Re: Steganography

From: Eugene Leitl (Eugene.Leitl@lrz.uni-muenchen.de)
Date: Thu Sep 27 2001 - 09:54:04 MDT


On Thu, 27 Sep 2001, Louis Newstrom wrote:

> I thougth that was the point. Several people were saying that these
> messages were undetectable. Harvey proved them wrong.

No. Harvey has so far shown that given the unloaded vehicle and vehicle +
load he could tell which is which (duh, ls -l will tell the difference).
We haven't started yet.

> This is incorrect. A recent incident proved this. A government
> official published a message in one of their "unbreakable" codes, and
> challenged the hacker community to break it. Someone did only a few
> weeks later.

I presume you're talking about the recently broken NSA's Dual Counter Mode
( http://www.counterpane.com/crypto-gram-0109.html#2 ). It was not broken
by brute force but because it was a weak cipher. In fact due to it evident
weakness it raised speculations about NSAs motives and capabilities. If a
new cipher repeatedly resists cryptoanalytic attacks by the cryptographer
community that cipher is flagged as strong. Bruteforcing a strong
*current* cipher is impractical. So is cryptoanalysis, by definition. With
considerable effort old ciphers (e.g. DES but not triple-DES) can be
brute-forced. Which is why I specifically set the expiration window to a
decade and specifically mentioned a *current* *strong* cipher.

> Turns out, that by using java technology (similar to what SETI is doing) one
> hacker allowed millions of people to connect to his web site and lend him
> their computing power. In this way, a mere individual with just a PC was

SETI@home clients are not Java. Current production-quality JIT compilers
don't produce Java code which is suitable for numerics, such as crypto
brute-forcing. Distributed embarrassingly parallel computation is not
limited to a specific computer environment.
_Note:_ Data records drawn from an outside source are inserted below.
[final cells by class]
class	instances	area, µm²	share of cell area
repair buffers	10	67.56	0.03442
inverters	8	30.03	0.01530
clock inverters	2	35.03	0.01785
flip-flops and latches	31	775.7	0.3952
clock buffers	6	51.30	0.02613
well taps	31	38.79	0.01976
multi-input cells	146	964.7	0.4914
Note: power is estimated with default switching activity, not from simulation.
<file path="src/rtl/stopwatch_pkg.sv">
// stopwatch_pkg: shared types and helpers for the stopwatch core.
//   state_t     : top-level control states
//   bcd_t       : one BCD digit
//   SEC_MAX     : largest seconds value (binary and two-digit BCD form)
//   to_bcd2     : binary 0..99 to two-digit BCD (for parameter constants)
//   bcd2_inc    : two-digit BCD increment with wrap to 00 above max_v
//   bcd2_dec    : two-digit BCD decrement with wrap from 00 to max_v
// The inc/dec helpers return {wrapped, next_value}; the wrapped bit
// drives the carry/borrow into the next field.
package stopwatch_pkg;

  typedef enum logic [1:0] {
    PAUSED  = 2'd0,
    RUNNING = 2'd1,
    ADJUST  = 2'd2,
    DONE    = 2'd3
  } state_t;

  typedef logic [3:0] bcd_t;

  localparam int unsigned SEC_MAX     = 59;
  localparam logic [7:0]  SEC_MAX_BCD = 8'h59;

  function automatic logic [7:0] to_bcd2(input int unsigned n);
    logic [7:0] r;
    r[7:4] = 4'((n / 10) % 10);
    r[3:0] = 4'(n % 10);
    return r;
  endfunction

  function automatic logic [8:0] bcd2_inc(input logic [7:0] v, input logic [7:0] max_v);
    logic [8:0] r;
    if (v == max_v)            r = {1'b1, 8'h00};
    else if (v[3:0] == 4'd9)   r = {1'b0, v[7:4] + 4'd1, 4'd0};
    else                       r = {1'b0, v[7:4], v[3:0] + 4'd1};
    return r;
  endfunction

  function automatic logic [8:0] bcd2_dec(input logic [7:0] v, input logic [7:0] max_v);
    logic [8:0] r;
    if (v == 8'h00)            r = {1'b1, max_v};
    else if (v[3:0] == 4'd0)   r = {1'b0, v[7:4] - 4'd1, 4'd9};
    else                       r = {1'b0, v[7:4], v[3:0] - 4'd1};
    return r;
  endfunction

endpackage

</file>
<file path="src/rtl/stopwatch_core_tick_gen.sv">
// tick_gen: restartable modulo-DIV prescaler.
//   clk     : system clock
//   reset   : asynchronous active-low reset (counter to 0)
//   restart : synchronous return of the counter to 0
//   pulse   : high for one cycle when the counter sits at DIV-1,
//             i.e. DIV cycles after a restart (or after reset)
module tick_gen #(
  parameter int unsigned DIV = 4
) (
  input  logic clk,
  input  logic reset,
  input  logic restart,
  output logic pulse
);

  localparam int unsigned W    = (DIV > 1) ? $clog2(DIV) : 1;
  localparam logic [W-1:0] LAST = W'(DIV - 1);

  generate
    if (DIV == 0) begin : g_bad_div
      $error("tick_gen: DIV must be non-zero");
    end
  endgenerate

  logic [W-1:0] cnt;

  always_ff @(posedge clk or negedge reset) begin
    if (!reset)            cnt <= '0;
    else if (restart)      cnt <= '0;
    else if (cnt == LAST)  cnt <= '0;
    else                   cnt <= cnt + 1'b1;
  end

  assign pulse = (cnt == LAST);

endmodule

</file>
<file path="src/rtl/stopwatch_core.sv">
// stopwatch_core: mm:ss up/down timekeeping core.
//   clk, reset            : system clock, asynchronous active-low reset
//   pause_pulse           : one-cycle start/stop toggle
//   clear_pulse           : one-cycle clear to 00:00
//   adj, sel              : adjust mode level; field select (0 min, 1 sec)
//   dir                   : 0 count up, 1 count down
//   min_tens..sec_units   : registered BCD digits
//   running/adjusting/done: one-hot view of RUNNING/ADJUST/DONE
//                           (all low means PAUSED)
//   blink_mask            : per-digit blank request, 1 = blank
// Control priority inside one cycle: adj > clear > pause > count tick.
module stopwatch_core
  import stopwatch_pkg::*;
#(
  parameter int unsigned CLK_HZ   = 100000000,
  parameter int unsigned COUNT_HZ = 1,
  parameter int unsigned ADJ_HZ   = 2,
  parameter int unsigned BLINK_HZ = 1,
  parameter int unsigned MM_MAX   = 59
) (
  input  logic       clk,
  input  logic       reset,
  input  logic       pause_pulse,
  input  logic       clear_pulse,
  input  logic       adj,
  input  logic       sel,
  input  logic       dir,
  output logic [3:0] min_tens,
  output logic [3:0] min_units,
  output logic [3:0] sec_tens,
  output logic [3:0] sec_units,
  output logic       running,
  output logic       adjusting,
  output logic       done,
  output logic [3:0] blink_mask
);

  localparam int unsigned COUNT_DIV = (COUNT_HZ == 0) ? 0 : CLK_HZ / COUNT_HZ;
  localparam int unsigned ADJ_DIV   = (ADJ_HZ == 0)   ? 0 : CLK_HZ / ADJ_HZ;
  localparam int unsigned BLINK_DIV = (BLINK_HZ == 0) ? 0 : CLK_HZ / (2 * BLINK_HZ);
  localparam logic [7:0]  MM_MAX_BCD = to_bcd2(MM_MAX);

  generate
    if (MM_MAX < 1 || MM_MAX > 99) begin : g_bad_mm_max
      $error("stopwatch_core: MM_MAX must be in 1..99");
    end
  endgenerate

  state_t     state, state_n;
  logic [7:0] min_q, min_n;
  logic [7:0] sec_q, sec_n;
  logic       phase;
  logic       count_tick, adj_tick, blink_tick;
  logic       count_restart, adj_restart;
  logic [8:0] sec_step, min_step;
  logic       at_zero;

  // Prescalers restart on entry so the first tick lands a full period
  // after the start pulse / adjust entry.
  assign count_restart = (state_n == RUNNING) && (state != RUNNING);
  assign adj_restart   = (state_n == ADJUST)  && (state != ADJUST);

  tick_gen #(.DIV(COUNT_DIV)) u_count_tick (
    .clk(clk), .reset(reset), .restart(count_restart), .pulse(count_tick)
  );

  tick_gen #(.DIV(ADJ_DIV)) u_adj_tick (
    .clk(clk), .reset(reset), .restart(adj_restart), .pulse(adj_tick)
  );

  tick_gen #(.DIV(BLINK_DIV)) u_blink_tick (
    .clk(clk), .reset(reset), .restart(1'b0), .pulse(blink_tick)
  );

  assign at_zero = (min_q == 8'h00) && (sec_q == 8'h00);

  always_ff @(posedge clk or negedge reset) begin
    if (!reset) begin
      state <= PAUSED;
      min_q <= 8'h00;
      sec_q <= 8'h00;
      phase <= 1'b0;
    end else begin
      state <= state_n;
      min_q <= min_n;
      sec_q <= sec_n;
      if (blink_tick) phase <= ~phase;
    end
  end

  always_comb begin
    state_n  = state;
    min_n    = min_q;
    sec_n    = sec_q;
    sec_step = 9'd0;
    min_step = 9'd0;

    // Clear always zeroes the value; its effect on state depends on adj.
    if (clear_pulse) begin
      min_n = 8'h00;
      sec_n = 8'h00;
    end

    if (adj) begin
      state_n = ADJUST;
    end else begin
      case (state)
        ADJUST: state_n = PAUSED;
        PAUSED: begin
          // A down-count from 00:00 would finish instantly; refuse to start.
          if (!clear_pulse && pause_pulse && !(dir && at_zero))
            state_n = RUNNING;
        end
        RUNNING: begin
          if (clear_pulse || pause_pulse) begin
            state_n = PAUSED;
          end else if (count_tick) begin
            if (!dir) begin
              if (min_q == MM_MAX_BCD && sec_q == SEC_MAX_BCD) begin
                state_n = DONE;
              end else begin
                sec_step = bcd2_inc(sec_q, SEC_MAX_BCD);
                sec_n    = sec_step[7:0];
                if (sec_step[8]) begin
                  min_step = bcd2_inc(min_q, MM_MAX_BCD);
                  min_n    = min_step[7:0];
                end
              end
            end else begin
              // dir may flip while running at 00:00; treat that as done
              // rather than underflowing.
              if (at_zero) begin
                state_n = DONE;
              end else begin
                sec_step = bcd2_dec(sec_q, SEC_MAX_BCD);
                sec_n    = sec_step[7:0];
                if (sec_step[8]) begin
                  min_step = bcd2_dec(min_q, MM_MAX_BCD);
                  min_n    = min_step[7:0];
                end
                if (min_n == 8'h00 && sec_n == 8'h00) state_n = DONE;
              end
            end
          end
        end
        DONE: begin
          if (clear_pulse) state_n = PAUSED;
        end
        default: state_n = PAUSED;
      endcase
    end

    // Field adjustment: no carry between fields.
    if (state == ADJUST && adj && adj_tick && !clear_pulse) begin
      if (sel) begin
        sec_step = bcd2_inc(sec_q, SEC_MAX_BCD);
        sec_n    = sec_step[7:0];
      end else begin
        min_step = bcd2_inc(min_q, MM_MAX_BCD);
        min_n    = min_step[7:0];
      end
    end
  end

  always_comb begin
    blink_mask = 4'b0000;
    if (phase) begin
      if (state == ADJUST)    blink_mask = sel ? 4'b0011 : 4'b1100;
      else if (state == DONE) blink_mask = 4'b1111;
    end
  end

  assign min_tens  = min_q[7:4];
  assign min_units = min_q[3:0];
  assign sec_tens  = sec_q[7:4];
  assign sec_units = sec_q[3:0];
  assign running   = (state == RUNNING);
  assign adjusting = (state == ADJUST);
  assign done      = (state == DONE);

endmodule

</file>
<file path="config.mk">
export PLATFORM = sky130hd
export DESIGN_NAME = stopwatch_core
export DESIGN_NICKNAME = d
export VERILOG_FILES = /design/src/rtl/stopwatch_pkg.sv /design/src/rtl/stopwatch_core_tick_gen.sv /design/src/rtl/stopwatch_core.sv
export SDC_FILE = /design/constraint.sdc
export NUM_CORES = 1
export LEC_CHECK = 0
export BUFFER_PORTS_ARGS = -buffer_cell sky130_fd_sc_hd__buf_4
export CORE_ASPECT_RATIO = 1.2
export CORE_UTILIZATION = 55
export CTS_CLUSTER_DIAMETER = 50
export CTS_CLUSTER_SIZE = 8
export DETAILED_ROUTE_END_ITERATION = 7
export PLACE_DENSITY = 0.84
export REMOVE_ABC_BUFFERS = 1
export SYNTH_ARGS = -nofsm -noshare
export SYNTH_HDL_FRONTEND = slang
export SYNTH_SLANG_ARGS = --single-unit
</file>
<file path="constraint.sdc">
create_clock -name clk -period 2.9 [get_ports clk]
set_clock_uncertainty 0.2 [all_clocks]
set_input_delay 0.29 -clock clk [delete_from_list [all_inputs] [get_ports clk]]
set_output_delay 0.29 -clock clk [all_outputs]
set_load 0.005 [all_outputs]
</file>
==> metrics.yaml <==
status: "completed"
drt-vias-per-instance: 6.023
setup_repair_after_global_routing_missed_its_margin: "false"
ir_drop_mv: 0.4751
globalRouteTotalUtil: 0.2804
setup_viol_count_final: 0
post_synth_inst_count: 708
maximum_number_of_pins_on_one_net_before_global_route_repair: 41
fillers: 909
floorplan.initialDensity: 0.5691
antenna_cells: 0
cp.arrival_ps: 2850
tritoncts: "yes"
max-slew-margin-rel: 0.4517
critical_path.startpoint_type: "flop"
power-per-cell-area_nw_per_um2: 447.2
detail_route.iter0.violations: 307
floorplan.rows: 42
clk_latency_ps: 350
final-hold-violation-count: 0
clock-sinks: 98
drt.antenna.violating_nets: 0
worst_ep_required_time_ps: 2960
synth-warning-count: 0
layout.cell_area.non_filler_um2: 7217
tritoncts.num_buffers: 9
half_perimeter_wire_length_after_placement_um: 11800
synth.cell_area_um2: 6310
die_area_um2: 11910
antenna_violations_before_repair: 0
drt-total-wl_um: 16020
die_extent_in_y_um: 119.3
grt_first_pass_wirelength_um: 26210
min-delay-path-class: "in2reg"
detail_route.drc_violations: 0
highest_fanout_seen_on_the_critical_path: 6
synth_area_leaders: "sky130_fd_sc_hd__dfrtp_1 39%, sky130_fd_sc_hd__nor2_1 6.8%, sky130_fd_sc_hd__xnor2_1 6.2%"
synthTopCellsByCount: "115 x sky130_fd_sc_hd__nor2_1, 98 x sky130_fd_sc_hd__dfrtp_1, 61 x sky130_fd_sc_hd__nand2_1"
clk_path_buf_depth: 2
yosysTopAreaCellShare: 0.3887
cap_viol_max_count: 0
worstSetupEndpointType: "flop"
seq_area_frac_synth: 0.3887
drv_slew: 0
setup_total_negative_slack_ps: 0
seq_area_um2: 2454
top_count_cell_post_synth: "sky130_fd_sc_hd__nor2_1"
path_clk_slew_ps: 70
portBuffers: 29
multi_input_comb_area_um2: 3641
drt-wirelength-per-cell_um: 17.40
timing.setup.critical_path_class: "reg2reg"
yosys.cell_types.count: 82
finalWorstPathRequiredPeriod_ps: 2792
first_global_vias: 5343
power_leakage_uw: 0.003104
min_period_over_period: 0.9626
design.final.nets: 787
dominantRegCellSynth: "sky130_fd_sc_hd__dfrtp_1"
area.growth.synth_to_final_pct: 14.38
post_dp_cell_area_um2: 6869
first_pass_iters: 7
synth.avg_cell_area_um2: 8.912
fp.dieW_um: 99.78
globalRoute.totalOverflow: 0
cts_htree_levels: 3
core-area_um2: 11090
synth_enable_flop_cells: 0
async_flop_share: 1.000
yosys.area.top_type: "sky130_fd_sc_hd__dfrtp_1"
clockRootBuffer: "sky130_fd_sc_hd__clkbuf_16"
postSynthRegisterBits: 98
pin_count: 30
gp_congestion: 0.9196
detailroute.via_count: 5547
final_layout_size_suffix_gt1_frac: 0.1682
fmaxAchievable_mhz: 358.2
worst_slew_pin_slew_ps: 819.4
cells by family after synthesis:
group           Yosys count  synth area share
xor+xnor                 76            0.1055
compound gates          110            0.1190
mux                       7           0.01170
buf+inv                  49           0.03609
simple gates            351            0.3054
flops                    98            0.3887
fa+ha+maj                17           0.03371
state kept, by name (all words and copies together) (netlist names):
signal	flops
min_q	8
phase	1
sec_q	8
state	2
u_adj_tick.cnt	26
u_blink_tick.cnt	26
u_count_tick.cnt	27
per-stage QoR:
| stage | std cells | hold slack (ps) | total power, uW | utilization | worst slack (ps) |
|---|---|---|---|---|---|
| after global placement | 902 | 62.93 | 1987 | 0.6195 | 191.8 |
| after floorplan | 682 | -205.6 | 1876 | - | 325.9 |
| after global routing | 921 | 90.77 | 3359 | 0.6509 | 7.343 |
| final | 921 | 104.3 | 3227 | 0.6509 | 108.4 |
| after detailed placement | 902 | 63.29 | 2021 | 0.6195 | 112.5 |
| after CTS | 918 | 75.45 | 3251 | 0.6477 | 64.40 |
worst paths after layout:
kind,cells past startpoint,endpoint,slack (ps),from
worst min register to register,1,u_blink_tick.cnt[0]$_DFF_PN0_,260,u_blink_tick.cnt[0]$_DFF_PN0_
worst max-delay path,8,state[1]$_DFF_PN0_,110,min_q[0]$_DFF_PN0_
worst min-delay path,3,min_q[7]$_DFF_PN0_,100,adj
max in group asynchronous,3,u_count_tick.cnt[19]$_DFF_PN0_,1540,reset
min in group asynchronous,2,sec_q[7]$_DFF_PN0_,210,reset
worst max register to register,8,state[1]$_DFF_PN0_,110,min_q[0]$_DFF_PN0_
where the power goes:
group | leakage (uW) | internal [uW] | switching, uW
registers | 0.00131 | 1500 | 155
logic | 0.00165 | 159 | 193
clock network | 0.000139 | 693 | 532
total | 0.00310 | 2350 | 880
worst max-delay path: stages, from the launching register on:
cell	delay, ps
sky130_fd_sc_hd__dfrtp_2	450
sky130_fd_sc_hd__inv_2	100
sky130_fd_sc_hd__ha_1	210
sky130_fd_sc_hd__or3b_4	440
sky130_fd_sc_hd__or4_1	470
sky130_fd_sc_hd__o211ai_1	260
sky130_fd_sc_hd__o2111ai_1	130
sky130_fd_sc_hd__o31a_1	290
sky130_fd_sc_hd__o21ai_1	160
per-layer routing:
layer | share of wire | vias to the layer above | track usage
met4 | 0.027 | 0 | 0.1167
met5 | 0 | - | 0
met1 | 0.43 | 2700 | 0.3701
met2 | 0.49 | 190 | 0.4612
li1 | - | 2629 | -
met3 | 0.055 | 28 | 0.03815
repair_timing:
action | 4_1_cts | 5_1_grt
hold buffers | 1 | 0
endpoints found under the setup margin | 0 | 30
resized for setup | 0 | 5
buffers inserted | 0 | 3
endpoints found under the hold margin | 30 | 0
cells in the final DEF, fill, tap and decap left out, types with 6 or more instances in the layout:
cell type / Yosys / routed
sky130_fd_sc_hd__and4_1: 6 / 6
sky130_fd_sc_hd__nand4_1: 23 / 23
sky130_fd_sc_hd__ha_1: 17 / 17
sky130_fd_sc_hd__a21oi_1: 30 / 30
sky130_fd_sc_hd__xor2_1: 31 / 31
sky130_fd_sc_hd__clkbuf_16: 0 / 9
sky130_fd_sc_hd__nand3b_1: 6 / 6
sky130_fd_sc_hd__o21ai_0: 21 / 21
sky130_fd_sc_hd__xnor2_1: 45 / 45
sky130_fd_sc_hd__buf_4: 2 / 68
sky130_fd_sc_hd__nand2_1: 61 / 61
sky130_fd_sc_hd__dfrtp_1: 98 / 97
sky130_fd_sc_hd__nor3_1: 15 / 15
sky130_fd_sc_hd__nand3_1: 34 / 34
sky130_fd_sc_hd__inv_1: 23 / 22
sky130_fd_sc_hd__nor4_1: 8 / 8
sky130_fd_sc_hd__nor2b_1: 7 / 7
sky130_fd_sc_hd__o211ai_1: 11 / 11
sky130_fd_sc_hd__and3_1: 7 / 7
sky130_fd_sc_hd__or2_2: 8 / 9
sky130_fd_sc_hd__nor2_1: 115 / 115
layout make-up:
type                    count  area share
clock buffers              10     0.03311
repair buffers             70     0.07490
inverters                  23     0.01196
well taps                 154     0.02670
clock inverters             5    0.008842
multi-input cells         561      0.5045
flip-flops and latches     98      0.3400
Power figures use the tool's default switching activity.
> able to harness the computing power of millions of PC's for a few weeks, and
> did a brute-force crack of one of a PGP type code.

PGP uses a number of ciphers. Particularly, GNUpg uses several classes of
symmetric ciphers, public-key ciphers, and one-way hashing functions.
Which of them do you mean, specifically? IDEA, CAST5, Blowfish, Twofish,
AES (Rijndael), 3DES? MD5, SHA1, RIPEMD160, SHA2?

I haven't heard of any "hacker" who has broken a strong modern cypher. If
you're taking about distributed.net, which project lists involves rc5, csc
and des efforts. These are not "PGP type codes", with the exception of
MD5, which use is deprecated. These are all instances of obsolete/short
key ciphers which I've explicitely included into the brute-forceable list.

> First, "they" said that this computing power did not exist. Technology
> advanced.

Actually, brute-forcing becomes more difficult as computers become faster,
due to the assymetry involved. Ciphers advance.

> Then "they" said that no private citizen would be able to get a hold
> of such raw computing power. Technology (or at least creativity)
> advanced. Don't believe "them". Any code will eventually be cracked.
> And it may not take as long as we think.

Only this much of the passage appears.